Ionic file format for Big Data processing

Ionic file format for Big Data processing

Home » Resources » Here

Envision is geared towards processing tabular files in batches. However, while common flat text files (e.g. CSV) are straightforward to generate and to move around, the primary intent of using such formats is simplicity, not high-performance computing. In contrast, the Ionic file format is a columnar storage format intended for Big Data processing. Ionic files can be read and written through Envision scripts. This file format provides significant scalability benefits over flat text files, as well as stronger data typing.

Intended use for Ionic files

Ionic files (associated with the file extension .ion) are intended to support Big Data processing within Lokad. Not only can this type of file be processed much faster by Envision (about 5 to 10 times faster compared to CSV files), but it can also be processed more reliably thanks to stronger data typing. In fact, whenever the files to be processed exceed a few hundred megabytes, we suggest using the Ionic file format. With Ionic, processing even dozens of gigabytes at the same time can be done relatively swiftly.

The Ionic file format is intended as an internal data format restricted to the Lokad platform itself. We do not expect client companies to either transfer files to Lokad already formatted as Ionic files, nor to retrieve Ionic data files for consumption in their enterprise systems.

Ionic files are typically generated when preparing the input data. In fact, raw input data obtained from ERP extractions is almost never suitable to be processed ‘’as is’’ from a business optimization perspective. As a result, the raw input data files need to be transformed into prepared data files, the latter being better suited for analysis to be carried out in due course. These “prepared” data files are prime candidates to be written in the Ionic file format.

Technical overview of the Ionic storage format

Ionic is a columnar storage format. Within a Lokad account, this format appears in the form of binary files associated with the .ion file extension. This format bears similarities with Apache Parquet albeit being moderatly simpler. However, Ionic also includes optimized algorithms that are specifically tailored for the predictive analysis frequently performed on the Lokad platform.

Unlike flat text files, Ionic files are strong-typed. It means that each column has a data type, such as text, date or number. Strong-typing is an important property that helps prevent data processing mistakes from creeping into a sequence of scripts, namely when one script reads as an input file previously written as an output file by another script.

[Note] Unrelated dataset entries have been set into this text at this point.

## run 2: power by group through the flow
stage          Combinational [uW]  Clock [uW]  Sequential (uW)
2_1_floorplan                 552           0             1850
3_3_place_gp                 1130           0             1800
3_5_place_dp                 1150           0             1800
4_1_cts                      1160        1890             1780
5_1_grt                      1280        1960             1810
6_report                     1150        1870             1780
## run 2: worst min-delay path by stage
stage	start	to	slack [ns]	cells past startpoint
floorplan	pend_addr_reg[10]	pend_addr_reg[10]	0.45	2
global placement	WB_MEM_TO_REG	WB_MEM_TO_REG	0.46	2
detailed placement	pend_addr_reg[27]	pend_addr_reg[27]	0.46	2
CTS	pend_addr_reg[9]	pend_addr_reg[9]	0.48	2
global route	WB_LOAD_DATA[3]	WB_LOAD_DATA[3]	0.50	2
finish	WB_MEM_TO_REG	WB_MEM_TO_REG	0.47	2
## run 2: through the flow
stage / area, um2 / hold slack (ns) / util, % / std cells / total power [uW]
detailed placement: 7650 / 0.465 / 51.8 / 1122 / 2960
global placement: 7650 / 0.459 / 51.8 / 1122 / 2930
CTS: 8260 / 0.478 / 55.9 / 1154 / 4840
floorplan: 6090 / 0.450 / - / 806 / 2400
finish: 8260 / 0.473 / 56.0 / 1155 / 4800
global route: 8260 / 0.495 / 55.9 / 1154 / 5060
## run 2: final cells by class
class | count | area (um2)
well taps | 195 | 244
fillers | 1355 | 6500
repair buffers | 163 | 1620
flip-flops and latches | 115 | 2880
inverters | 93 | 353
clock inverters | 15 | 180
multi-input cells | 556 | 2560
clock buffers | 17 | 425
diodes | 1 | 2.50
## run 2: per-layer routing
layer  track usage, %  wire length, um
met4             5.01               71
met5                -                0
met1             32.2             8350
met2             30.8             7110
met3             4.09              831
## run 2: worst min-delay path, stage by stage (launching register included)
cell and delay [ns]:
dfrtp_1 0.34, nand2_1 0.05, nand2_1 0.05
<file path="src/rtl/instruction_fetch_unit_pkg.sv">
// rtl/instruction_fetch_unit_pkg.sv - shared types and constants for the instruction fetch unit
package instruction_fetch_unit_pkg;

  localparam int unsigned IFU_ADDR_WIDTH = 8;
  localparam int unsigned IFU_DATA_WIDTH = 16;

  // Reset/restart address and the encoding that ends execution (shared with the decoder)
  localparam logic [IFU_ADDR_WIDTH-1:0] IFU_RESET_PC  = 8'h00;
  localparam logic [IFU_DATA_WIDTH-1:0] IFU_HALT_WORD = 16'hFFFF;

  typedef enum logic [1:0] {
    S_IDLE  = 2'd0,
    S_FETCH = 2'd1,
    S_VALID = 2'd2,
    S_DONE  = 2'd3
  } ifu_state_t;

endpackage

</file>
<file path="src/rtl/instruction_fetch_unit_program_counter.sv">
// rtl/instruction_fetch_unit_program_counter.sv - program counter with load, increment and rollover flag
module instruction_fetch_unit_program_counter
  import instruction_fetch_unit_pkg::*;
#(
  parameter int unsigned             ADDR_WIDTH = IFU_ADDR_WIDTH,
  parameter logic [ADDR_WIDTH-1:0]   RESET_PC   = IFU_RESET_PC
) (
  input  logic                  clock,
  input  logic                  reset,
  input  logic                  load,
  input  logic [ADDR_WIDTH-1:0] load_value,
  input  logic                  inc,
  output logic [ADDR_WIDTH-1:0] pc,
  output logic                  wrap
);

  logic [ADDR_WIDTH-1:0] r_pc;
  logic                  r_wrap;

  // Load wins over increment; wrap only flags a rollover caused by increment, never by a load
  always_ff @(posedge clock) begin
    if (!reset) begin
      r_pc   <= RESET_PC;
      r_wrap <= 1'b0;
    end else if (load) begin
      r_pc   <= load_value;
      r_wrap <= 1'b0;
    end else if (inc) begin
      r_pc   <= r_pc + 1'b1;
      r_wrap <= (r_pc == {ADDR_WIDTH{1'b1}});
    end else begin
      r_wrap <= 1'b0;
    end
  end

  assign pc   = r_pc;
  assign wrap = r_wrap;

endmodule

</file>
<file path="src/rtl/instruction_fetch_unit.sv">
// rtl/instruction_fetch_unit.sv - sequential fetcher feeding the IR to the control unit over valid/ready
module instruction_fetch_unit
  import instruction_fetch_unit_pkg::*;
#(
  parameter int unsigned             ADDR_WIDTH = IFU_ADDR_WIDTH,
  parameter int unsigned             DATA_WIDTH = IFU_DATA_WIDTH,
  parameter logic [ADDR_WIDTH-1:0]   RESET_PC   = IFU_RESET_PC,
  parameter logic [DATA_WIDTH-1:0]   HALT_WORD  = IFU_HALT_WORD
) (
  input  logic                  clock,
  input  logic                  reset,
  input  logic                  start,
  input  logic                  pause,
  output logic [ADDR_WIDTH-1:0] address,
  input  logic [DATA_WIDTH-1:0] instruction,
  output logic [DATA_WIDTH-1:0] ir,
  output logic                  ir_valid,
  input  logic                  ir_ready,
  input  logic                  jump_en,
  input  logic [ADDR_WIDTH-1:0] jump_addr,
  output logic [ADDR_WIDTH-1:0] pc,
  output logic                  done,
  output logic                  wrap
);

  ifu_state_t            r_state;
  ifu_state_t            w_next_state;
  logic [DATA_WIDTH-1:0] r_ir;
  logic                  r_ir_valid;
  logic                  r_done;
  logic                  w_ir_valid_next;
  logic                  w_ir_load;
  logic                  w_pc_load;
  logic [ADDR_WIDTH-1:0] w_pc_load_value;
  logic                  w_pc_inc;
  logic                  w_accept;
  logic [ADDR_WIDTH-1:0] w_pc;

  assign w_accept = r_ir_valid && ir_ready;

  instruction_fetch_unit_program_counter #(
    .ADDR_WIDTH (ADDR_WIDTH),
    .RESET_PC   (RESET_PC)
  ) u_program_counter (
    .clock      (clock),
    .reset      (reset),
    .load       (w_pc_load),
    .load_value (w_pc_load_value),
    .inc        (w_pc_inc),
    .pc         (w_pc),
    .wrap       (wrap)
  );

  // Next state and datapath controls; pause overrides everything in FETCH/VALID but never drops an accept
  always_comb begin
    w_next_state    = r_state;
    w_ir_valid_next = r_ir_valid;
    w_ir_load       = 1'b0;
    w_pc_load       = 1'b0;
    w_pc_load_value = w_pc;
    w_pc_inc        = 1'b0;
    case (r_state)
      S_IDLE: begin
        w_ir_valid_next = 1'b0;
        if (start) w_next_state = S_FETCH;
      end
      S_FETCH: begin
        if (pause) begin
          w_ir_valid_next = 1'b0;
          w_next_state    = S_IDLE;
        end else begin
          w_ir_load       = 1'b1;
          w_pc_inc        = 1'b1;
          w_ir_valid_next = 1'b1;
          w_next_state    = S_VALID;
        end
      end
      S_VALID: begin
        if (pause) begin
          w_ir_valid_next = 1'b0;
          w_next_state    = S_IDLE;
        end else if (w_accept) begin
          if (r_ir == HALT_WORD) begin
            w_ir_valid_next = 1'b0;
            w_next_state    = S_DONE;
          end else if (jump_en) begin
            w_ir_valid_next = 1'b0;
            w_pc_load       = 1'b1;
            w_pc_load_value = jump_addr;
            w_next_state    = S_FETCH;
          end else begin
            w_ir_load = 1'b1;
            w_pc_inc  = 1'b1;
          end
        end
      end
      S_DONE: begin
        w_ir_valid_next = 1'b0;
        if (start) begin
          w_pc_load       = 1'b1;
          w_pc_load_value = RESET_PC;
          w_next_state    = S_FETCH;
        end
      end
      default: begin
        w_ir_valid_next = 1'b0;
        w_next_state    = S_IDLE;
      end
    endcase
  end

  // State, IR and registered status flags
  always_ff @(posedge clock) begin
    if (!reset) begin
      r_state    <= S_IDLE;
      r_ir       <= '0;
      r_ir_valid <= 1'b0;
      r_done     <= 1'b0;
    end else begin
      r_state    <= w_next_state;
      r_ir_valid <= w_ir_valid_next;
      r_done     <= (w_next_state == S_DONE);
      if (w_ir_load) r_ir <= instruction;
    end
  end

  assign address  = w_pc;
  assign pc       = w_pc;
  assign ir       = r_ir;
  assign ir_valid = r_ir_valid;
  assign done     = r_done;

endmodule

</file>
<file path="config.mk">
export PLATFORM = sky130hd
export DESIGN_NAME = instruction_fetch_unit
export DESIGN_NICKNAME = d
export VERILOG_FILES = /design/src/rtl/instruction_fetch_unit_pkg.sv /design/src/rtl/instruction_fetch_unit_program_counter.sv /design/src/rtl/instruction_fetch_unit.sv
export SDC_FILE = /design/constraint.sdc
export NUM_CORES = 1
export LEC_CHECK = 0
export ABC_AREA = 1
export BUFFER_PORTS_ARGS = -buffer_cell sky130_fd_sc_hd__buf_2
export CAP_MARGIN = 10
export CORE_AREA = 3 3 73 75
export CTS_CLUSTER_SIZE = 20
export DETAILED_ROUTE_END_ITERATION = 7
export DIE_AREA = 0 0 76 78
export HOLD_SLACK_MARGIN = 0.06
export MAX_ROUTING_LAYER = met4
export PLACE_DENSITY = 0.57
export SETUP_SLACK_MARGIN = 0.4
export SYNTH_ARGS = -nofsm -noshare
export SYNTH_HDL_FRONTEND = slang
export SYNTH_SLANG_ARGS = --single-unit
</file>
<file path="constraint.sdc">
create_clock -name clock -period 3.6 [get_ports clock]
set_input_delay 0.54 -clock clock [delete_from_list [all_inputs] [get_ports clock]]
set_output_delay 0.54 -clock clock [all_outputs]
set_load 0.01 [all_outputs]
</file>
# Word-level counts from Yosys, hierarchy flattened
# Cells that the tools add are included.
# totals
reg_bits	29
out_inout_bits	35
elab_cells	62
# op_classes
n_addsub	1
eq_ne	14
n_mux	32
bitwise	2
reduce_logical	7
# op_table
operator	n
$mux 8	7
$ne 3x3->1 const B	7
$eq 16x16->1 const B	1
$pmux 8 s2	1
$mux 1	14
$mux 2	6
$add 8x1->8 const B	1
$eq 8x8->1 const B	1
$reduce_and 7->1	1
$eq 2x2->1 const B	3
$pmux 2 s3	1
$ne 4x4->1 const B	1
$pmux 1 s2	2
$pmux 1 s3	1
$reduce_or 3->1	1
$eq 2x1->1 const B	1
$logic_not 2->1	1
$not 1->1	2
$reduce_and 2->1	1
$reduce_bool 2->1	1
$reduce_or 2->1	1
$logic_and 1x1->1	1

# Longest topological paths before layout
# Gate-level depths: netlist of the first run.
# depth
ltp_word	7
mapped_depth	13
mapped_depth_nobuf	12

# Cells and area by module
# A second synthesis of the first run with hierarchy kept.
# unflattened
hier_cells	249
hier_area_um2	1686.6
# by_module_without_submodules
module	instances	cells_per_inst	area_per_inst_um2	seq_area_each_um2
instruction_fetch_unit	1	176	1162.4	400.4
instruction_fetch_unit_program_counter	1	73	524.3	180.2

# Least setup slack after synthesis of the first run
# No wires, ideal clock.
# synth_timing
path_kind	register to register
from	reg r_state[0]
to	reg u_program_counter.r_pc[0], in the netlist u_program_counter.pc[0]
arrival_time_ns	1.503
t_required_ns	3.485
slack_ns	1.982
path_stages_with_launch	12
n_path_buf	1
cell_sequence	dfxtp_1 > inv_1 > ha_1 > nand2_1 > inv_1 > nand3_4 > nand2_1 > inv_1 > nand2_2 > buf_6 > a21oi_1 > nor2_1
# synth_via
elab_chain_cells	4
elab_cells_between_ends	15
# synth_lines
element	line_no	source
from (decl)	instruction_fetch_unit.sv:26	ifu_state_t r_state;
from (signal assigned)	instruction_fetch_unit.sv:120	r_state <= w_next_state;
$eq 2x2->1 / $eq 2x1->1 (equally long branches)	instruction_fetch_unit.sv:62	case (r_state)
$pmux 1 s2	instruction_fetch_unit.sv:62	
$ne 3x3->1 (no source line) / $reduce_bool 2->1 (equally long branches)	-	
$reduce_and 7->1 (no source line)	-	
to (signal assigned)	instruction_fetch_unit_program_counter.sv:26	r_pc <= load_value;
to (signal assigned)	instruction_fetch_unit_program_counter.sv:29	r_pc <= r_pc + 1'b1;
to (decl)	instruction_fetch_unit_program_counter.sv:17	logic [ADDR_WIDTH-1:0] r_pc;
# Parallel ways exist; a longest one is shown, timed or not.
# A chain may end at the register's enable or synchronous reset.

# Worst setup path in the final report of the first run
# layout_timing
from	reg r_state[0]
to	reg u_program_counter.r_pc[2], in the netlist u_program_counter.pc[2]
# The elaborated chain is that of the path after synthesis.

==> flow_summary.ini, run 1 <==
[outcome]
status = finished clean

[place]
dp_hpwl_um = 2830
portBuffers = 64
gp_congestion = 0.830

[clock_network]
cts_tree = done
postCtsHoldBufs = 0
cts_buffers = 5
clk_pin_slew_ns = 0.07
insertion_delay_ns = 0.28
h-tree-depth = 2
cts-root-buf = clkbuf_8
post_cts_buffers = 0
cts_resized = 0
numClockSinks = 29
clock_path_buffers = 2

[yosys]
yosysSeqAreaShare_pct = 35.4
netlist_area_mm2 = 0.00164
synthCells = 240
synthesis.nets = 275
ys_types = 24
syn_avg_cell_area_um2 = 6.83
synth-seq-cells = 29
ys_warn_count = 0

[worst_setup_path]
cp_max_fo = 33
start_kind = flip-flop
cp_slowest_cell = a21oi_4
crit_buf_inv = 1
crit_arrival_ns = 2.49
required_ns = 3.78
path_class = reg2reg
path_delay_family = compound AO/OA/AOI/OAI gates
crit_path_max_incr_delay_ns = 0.59
crit_chain = inv_1 > ha_1 > nand2_1 > nor3_2 > o21ai_1 > a21oi_4 > nand2_2 > a21oi_1 > nor2_1
critPathCaptureType = flip-flop

[pwr]
sw_frac_of_total_pct = 23.9
internal_power_mw = 0.598
p_leak_nw = 1.14
p_sw_mw = 0.188
p_comb_share_pct = 11.6
p_seq_share_pct = 43.9
ir_drop_mv = 0.213
clkPwrFrac_pct = 44.5
p_per_area_mw_per_mm2 = 383

[finish]
fin_util_pct = 43.4
syn2layout_area_growth_pct = 25.0
fillers = 496
nets = 330
antenna_cells = 0
drive_gt1_share_pct = 26.7

[die]
initial_core_util_pct = 34.7
core_area_mm2 = 0.00472
dieHeight_um = 78
io_pins = 65
die_width_um = 76
num_rows = 25
die-area_mm2 = 0.00593

[timing]
hold_viol = 0
worst_pin_slew_ns = 0.706
fin_crit_ns = 2.31
timing.fmax_ghz = 0.432
fin_worst_skew_ns = 0.00669
finalSetupTns_ns = 0
period_share_pct = 64.2
slew_viol_final = 0
finalSetupViolCount = 0
timing.slew.headroom_pct = 52.8
rsz0062_at_grt = no

[hold_path]
hold_class = in2reg

[detailed_routing]
wl_um = 3860
wl_per_cell_um = 10.6
drc = 0
postRouteAntennaNets = 0
drtPass1Iterations = 4
viasPerCell = 4.43
first_iter_violations = 105
dr_total_vias = 1609

[run]
drv_cap = 0

[global_routing]
first_global_vias = 1428
grt_pass1_wl_um = 6440
grt_use_total_pct = 13.7
overflow = 0
grt_max_degree = 34
antenna_found_initial = 0
-- Yosys cell counts --
cell	n	share of area [%]
clkbuf_1	2	0.46
o21ai_1	6	1.8
a21boi_0	1	0.46
nand3_1	19	5.8
inv_1	37	8.5
ha_1	5	3.8
nand2_2	3	1.1
nor2_1	18	4.1
nor3_2	1	0.61
a21oi_4	1	0.99
nand4_1	4	1.5
o21ai_0	15	4.6
nand3_2	1	0.61
nand2_1	50	11
nor2_2	1	0.38
dfxtp_1	29	35
a21oi_1	25	7.6
nand3_4	1	1.1
buf_2	4	1.2
buf_4	8	3.7
o211ai_1	1	0.46
xor2_1	5	2.7
nor3_1	1	0.30
buf_6	2	1.4
-- worst register-to-register path, stage by stage (launching register included) --
cell,delay (ns)
dfxtp_1,0.36
inv_1,0.08
ha_1,0.17
nand2_1,0.11
nor3_2,0.11
o21ai_1,0.12
a21oi_4,0.59
nand2_2,0.38
a21oi_1,0.24
nor2_1,0.06
-- kinds of logic (layout without fill, tap and decap cells) --
| logic type | after synthesis | after routing | share of synthesized area [%] |
|---|---|---|---|
| fa+ha+maj | 5 | 5 | 3.81 |
| flops | 29 | 29 | 35.4 |
| xor+xnor | 5 | 5 | 2.67 |
| compound gates | 49 | 49 | 15.9 |
| buf+inv | 53 | 109 | 15.2 |
| simple gates | 99 | 99 | 27.0 |
-- layout make-up --
type,count,area (um2),share of cell area [%]
multi-input cells,158,811,39.5
flip-flops and latches,29,581,28.3
inverters,37,139,6.77
clock inverters,1,30.0,1.46
clock buffers,7,86.3,4.21
well taps,67,83.8,4.09
repair buffers,64,320,15.6
-- power by group through the flow --
| stage | clock [mW] | combinational, mW | sequential (mW) |
|---|---|---|---|
| 4_1_cts | 0.362 | 0.0917 | 0.346 |
| 3_5_place_dp | 0 | 0.0910 | 0.353 |
| 3_3_place_gp | 0 | 0.0909 | 0.353 |
| 5_1_grt | 0.374 | 0.104 | 0.348 |
| 6_report | 0.350 | 0.0909 | 0.346 |
| 2_1_floorplan | 0 | 0.0551 | 0.356 |
-- path summary, 6_finish.rpt --
kind / startpoint / end / slack [ns] / depth (start not counted)
max: r_state[0] / u_program_counter.pc[2] / 1.29 / 9
min: instruction[13] / ir[13] / 0.49 / 3
max reg2reg: r_state[0] / u_program_counter.pc[2] / 1.29 / 9
min reg2reg: u_program_counter.pc[7] / u_program_counter.wrap / 0.51 / 2
-- per-layer routing --
metal / GRT usage [%] / wire [um]
met5: - / 0
met4: 4.89 / 33
met3: 4.64 / 316
met2: 20.4 / 1650
met1: 17.2 / 1860
-- cells in the final DEF, fill, tap and decap left out --
master	instances
inv_1	37
o211ai_1	1
xor2_1	5
nor2_1	18
nor2_2	1
a21oi_1	25
ha_1	5
nand3_2	1
clkbuf_1	1
nand3_1	19
nand2_2	3
nor3_2	1
nand3_4	1
o21ai_0	15
nand4_1	4
clkbuf_8	6
a21boi_0	1
nor3_1	1
bufinv_16	1
nand2_1	50
buf_2	64
o21ai_1	6
a21oi_4	1
dfxtp_1	29
-- state kept, by name, summed over array words and instances, names as in the netlist --
name	flops
u_program_counter.pc	8
u_program_counter.wrap	1
ir_valid	1
ir	16
r_state	2
done	1
-- per-stage QoR --
step	setup slack (ns)	instance area, um2	hold WS, ns	instances	power [mW]
floorplan	1.98	1640	0.525	240	0.411
global placement	1.17	1930	0.512	355	0.444
detailed placement	1.14	1930	0.508	355	0.444
CTS	1.26	2050	0.480	363	0.799
global route	0.969	2050	0.487	363	0.826
finish	1.29	2050	0.492	363	0.786
No activity file was read; power rests on OpenSTA's default activity.
==> run 2, diff against run 1 <==
clock period = 2.33 ns   (was 3.6 ns; I/O delays follow)
==> flow_summary.ini, run 2 (synthesis results as in run 1) <==
[finish]
nets = 331
fillers = 499
largest_reg_flops = 16
drive_gt1_share_pct = 27.4
antenna_cells = 0
syn2layout_area_growth_pct = 24.4
fin_util_pct = 43.2
multi_input_area_um2 = 818
layout_commonest_cell = buf_2
register_area_um2 = 582
layout.cells.most_common_list = 64 x buf_2, 49 x nand2_1, 37 x inv_1

[place]
dp_hpwl_um = 2780
portBuffers = 64
gp_congestion = 0.775
pre_cts_ws_ns = 0.470

[clock_network]
cts_resized = 0
h-tree-depth = 2
cts_buffers = 5
insertion_delay_ns = 0.27
post_cts_buffers = 0
clk_pin_slew_ns = 0.06
cts-root-buf = clkbuf_8
numClockSinks = 29
cts_tree = done
clock_path_buffers = 2
postCtsHoldBufs = 0

[worst_setup_path]
path_class = reg2reg
cp_common_cell = inv_1
critPathCaptureType = flip-flop
timing.rr.end = u_program_counter.pc[4]
ff2ff_setup_slack_ns = 0.65
reg2reg_from = r_state[0]
crit_path_max_incr_delay_ns = 0.37
cp_max_fo = 17
crit_chain = inv_1 > ha_1 > nand2_1 > inv_1 > nand3_4 > nand2_1 > inv_1 > nand2_4 > a21oi_1 > nor2_1
critPathLaunch = r_state[0]
path_delay_family = simple AND/OR/NAND/NOR gates
required_ns = 2.50
start_kind = flip-flop
crit_arrival_ns = 1.85
cp_slowest_cell = dfxtp_2
crit_buf_inv = 3
path_depth = 10
r2r_cells = 10

[timing]
setup_ws_ns = 0.650
fin_crit_ns = 1.68
timing.fmax_ghz = 0.595
worst_pin_slew_ns = 0.483
hold_viol = 0
finalSetupTns_ns = 0
slew_viol_final = 0
timing.slew.headroom_pct = 67.8
finalSetupViolCount = 0
period_share_pct = 72.1
fin_worst_skew_ns = 0.00272
rsz0062_at_grt = no

[outcome]
status = finished clean

[hold_path]
hold_depth = 3
hold_class = in2reg
worst_hold_path.endpoint = ir[6]
min_from = instruction[6]

[detailed_routing]
viasPerCell = 4.54
first_iter_violations = 57
wl_um = 3900
dr_total_vias = 1647
wl_per_cell_um = 10.7
drtPass1Iterations = 4
postRouteAntennaNets = 0
drc = 0

[pwr]
sw_frac_of_total_pct = 25.3
internal_power_mw = 0.812
p_leak_nw = 1.14
clkPwrFrac_pct = 37.7
p_sw_mw = 0.275
p_per_area_mw_per_mm2 = 533
p_seq_share_pct = 49.2
ir_drop_mv = 0.291
p_comb_share_pct = 13.1

[die]
die-area_mm2 = 0.00593
initial_core_util_pct = 34.7
core_area_mm2 = 0.00472
io_pins = 65
die_width_um = 76
dieHeight_um = 78
num_rows = 25

[global_routing]
overflow = 0
grt_max_degree = 33
antenna_found_initial = 0
grt_pass1_wl_um = 6530
grt_use_total_pct = 13.8
first_global_vias = 1454

[run]
drv_cap = 0
## run 2: worst max path at each step
stage | endpoint | slack (ns)
2_1_floorplan | u_program_counter.pc[0] | 0.71
3_3_place_gp | u_program_counter.pc[7] | 0.53
3_5_place_dp | u_program_counter.pc[4] | 0.47
4_1_cts | u_program_counter.pc[4] | 0.46
5_1_grt | u_program_counter.pc[5] | 0.44
6_report | u_program_counter.pc[4] | 0.65
## run 2: final cells by class
cell class | instances | area share [%]
inverter | 37 | 6.81
multi-input combinational | 158 | 40.1
tap | 67 | 4.11
clock buffer | 7 | 4.23
timing repair buffer | 65 | 16.2
sequential | 29 | 28.5
## run 2: per-layer routing
layer | global-route usage [%] | share of wire, % | vias up
li1 | - | - | 873
met1 | 16.1 | 47 | 699
met2 | 22.3 | 44 | 65
met3 | 3.71 | 6.5 | 10
met4 | 6.52 | 1.8 | 0
met5 | - | 0 | -
## run 2: tightest hold or removal path: cells and delay by family
kind	cells	cell delay [ns]
compound gates	1	0.05
buf+inv	2	0.13
## run 2: power groups by stage
stage,Clock (mW),Sequential [mW],Combinational (mW)
global placement,0,0.545,0.141
detailed placement,0,0.544,0.142
floorplan,0,0.550,0.0852
finish,0.410,0.534,0.143
global route,0.459,0.538,0.163
CTS,0.435,0.534,0.143
## run 2: per-stage QoR
stage | std cells | area, um2 | power, mW | hold WS (ns)
floorplan | 240 | 1640 | 0.635 | 0.477
global placement | 356 | 1940 | 0.686 | 0.512
detailed placement | 356 | 1940 | 0.686 | 0.508
CTS | 363 | 2030 | 1.11 | 0.286
global route | 363 | 2040 | 1.16 | 0.302
finish | 363 | 2040 | 1.09 | 0.305
==> run 3, diff against run 2 <==
clock period = 1.7 ns   (was 2.33 ns; I/O delays follow)
==> flow_summary.ini, run 3 (synthesis results as in run 1) <==
[clock_network]
postCtsHoldBufs = 0
numClockSinks = 29
clock_path_buffers = 2
cts_buffers = 5
h-tree-depth = 2
clk_pin_slew_ns = 0.07
insertion_delay_ns = 0.28
cts-root-buf = clkbuf_8
cts_tree = done

[global_routing]
antenna_found_initial = 0
overflow = 0
first_global_vias = 1636
grt_max_degree = 29
grt_pass1_wl_um = 7360
grt_use_total_pct = 15.7

[finish]
fillers = 475
layout.cells.most_common_list = 64 x buf_2, 49 x nand2_1, 32 x inv_1
antenna_cells = 0
fin_area_mm2 = 0.00236
drive_gt1_share_pct = 44.4
largest_reg_flops = 16
layout_commonest_cell = buf_2
nets = 345
syn2layout_area_growth_pct = 44.0

[worst_setup_path]
r2r_cells = 10
crit_arrival_ns = 1.77
required_ns = 1.91
reg2reg_from = r_state[0]
ff2ff_setup_slack_ns = 0.14
critPathLaunch = r_state[0]
cp_max_fo = 8
crit_chain = inv_2 > ha_4 > nand2_4 > nor3_4 > o21ai_2 > a21oi_4 > buf_6 > buf_8 > o21ai_0 > a21oi_1
timing.rr.end = ir[12]
endpoint = ir[12]
start_kind = flip-flop
crit_buf_inv = 3
crit_path_max_incr_delay_ns = 0.35
path_class = reg2reg
path_delay_family = compound AO/OA/AOI/OAI gates
cp_slowest_cell = dfxtp_4
critPathCaptureType = flip-flop
path_depth = 10

[pwr]
p_leak_nw = 1.27
p_per_area_mw_per_mm2 = 690
ir_drop_mv = 0.544
p_total_mw = 1.63

[detailed_routing]
wl_um = 4450
drc = 0
wl_per_cell_um = 11.8
first_iter_violations = 105
drtPass1Iterations = 4
dr_total_vias = 1756
postRouteAntennaNets = 0
viasPerCell = 4.65

[die]
core_area_mm2 = 0.00472
io_pins = 65
dieHeight_um = 78
initial_core_util_pct = 34.7
num_rows = 25
die_width_um = 76
die-area_mm2 = 0.00593

[outcome]
status = finished clean

[place]
dp_hpwl_um = 2920
placed_area_mm2 = 0.00203
gp_congestion = 0.798
portBuffers = 64

[timing]
hold_viol = 0
finalSetupTns_ns = 0
period_share_pct = 91.7
fin_crit_ns = 1.56
timing.fmax_ghz = 0.642
slew_viol_final = 0
rsz0062_at_grt = yes
fin_worst_skew_ns = 0.00828
timing.slew.headroom_pct = 60.8
worst_pin_slew_ns = 0.588
finalSetupViolCount = 0

[hold_path]
hold_class = in2reg

[run]
drv_cap = 0
-- run 3: changes by cell type in the layout (fill, tap and decap cells not counted), sizes merged --
cell	before	now
nand2	53	54
buf	65	78
clkinv	0	1
-- run 3: metrics by stage --
stage	hold WS, ns	util, %	std cells	worst slack, ns
global placement	0.487	43.0	362	0.165
global route	0.192	50.0	378	0.0324
floorplan	0.376	-	240	0.206
detailed placement	0.490	43.0	362	0.135
finish	0.190	50.0	378	0.141
CTS	0.179	49.1	377	0.116
-- run 3: metal layers --
metal  vias to the layer above  global-route usage, %  share of wire [%]
met1                       790                   19.3                 47
met4                         0                   6.16               0.74
li1                        902                      -                  -
met5                         -                      -                  0
met2                        60                   24.2                 44
met3                         4                   4.87                7.7
-- run 3: timing repair --
| item | in CTS | in global routing |
|---|---|---|
| endpoints found under the setup margin | 29 | 29 |
| cloned | 3 | 0 |
| gates resized for setup | 47 | 14 |
| pin swaps | 8 | 5 |
| buffers inserted | 4 | 1 |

Columnar storage means that each column can be retrieved and read separately. This Ionic file property can help gain a significant boost in processing speed, first because it allows Lokad to only load the columns which are actually needed for a calculation, and second because it facilitates the implicit parallelization of the data processing. This property is particularly useful for supply chain or pricing analytics because tables with dozens, if not hundreds, of columns are frequently encountered in these two fields.

Ionic's binary format ensures a degree of lossless data compression. Consequently, Ionic files typically tend to be significantly smaller than their CSV counterpart, frequently coming relatively close to the size of a GZip compressed CSV file. The file size reduction also contributes to improving the processing speed performance because - unlike GZip compression - this binary format is also designed to be very fast (but non-generic, as it only applies to tabular data, unlike GZip which applies to any kind of data).

Using Ionic in Envision

From the Envision perspective, the Ionic data format is treated just like any other data format. It is identified by the .ion file extension. Generating a file with the Ionic format is done with the following:
show table "Products" export:"/sample/products.ion" with Id, Name
Then, reading a file with the Ionic format is done with:
read "/sample/products.ion" as Products[*]
Once again, there are no specificities for Ionic files, except their .ion file extension.

When using the Ionic data format, it is possible to export distribution vectors into the .ion file.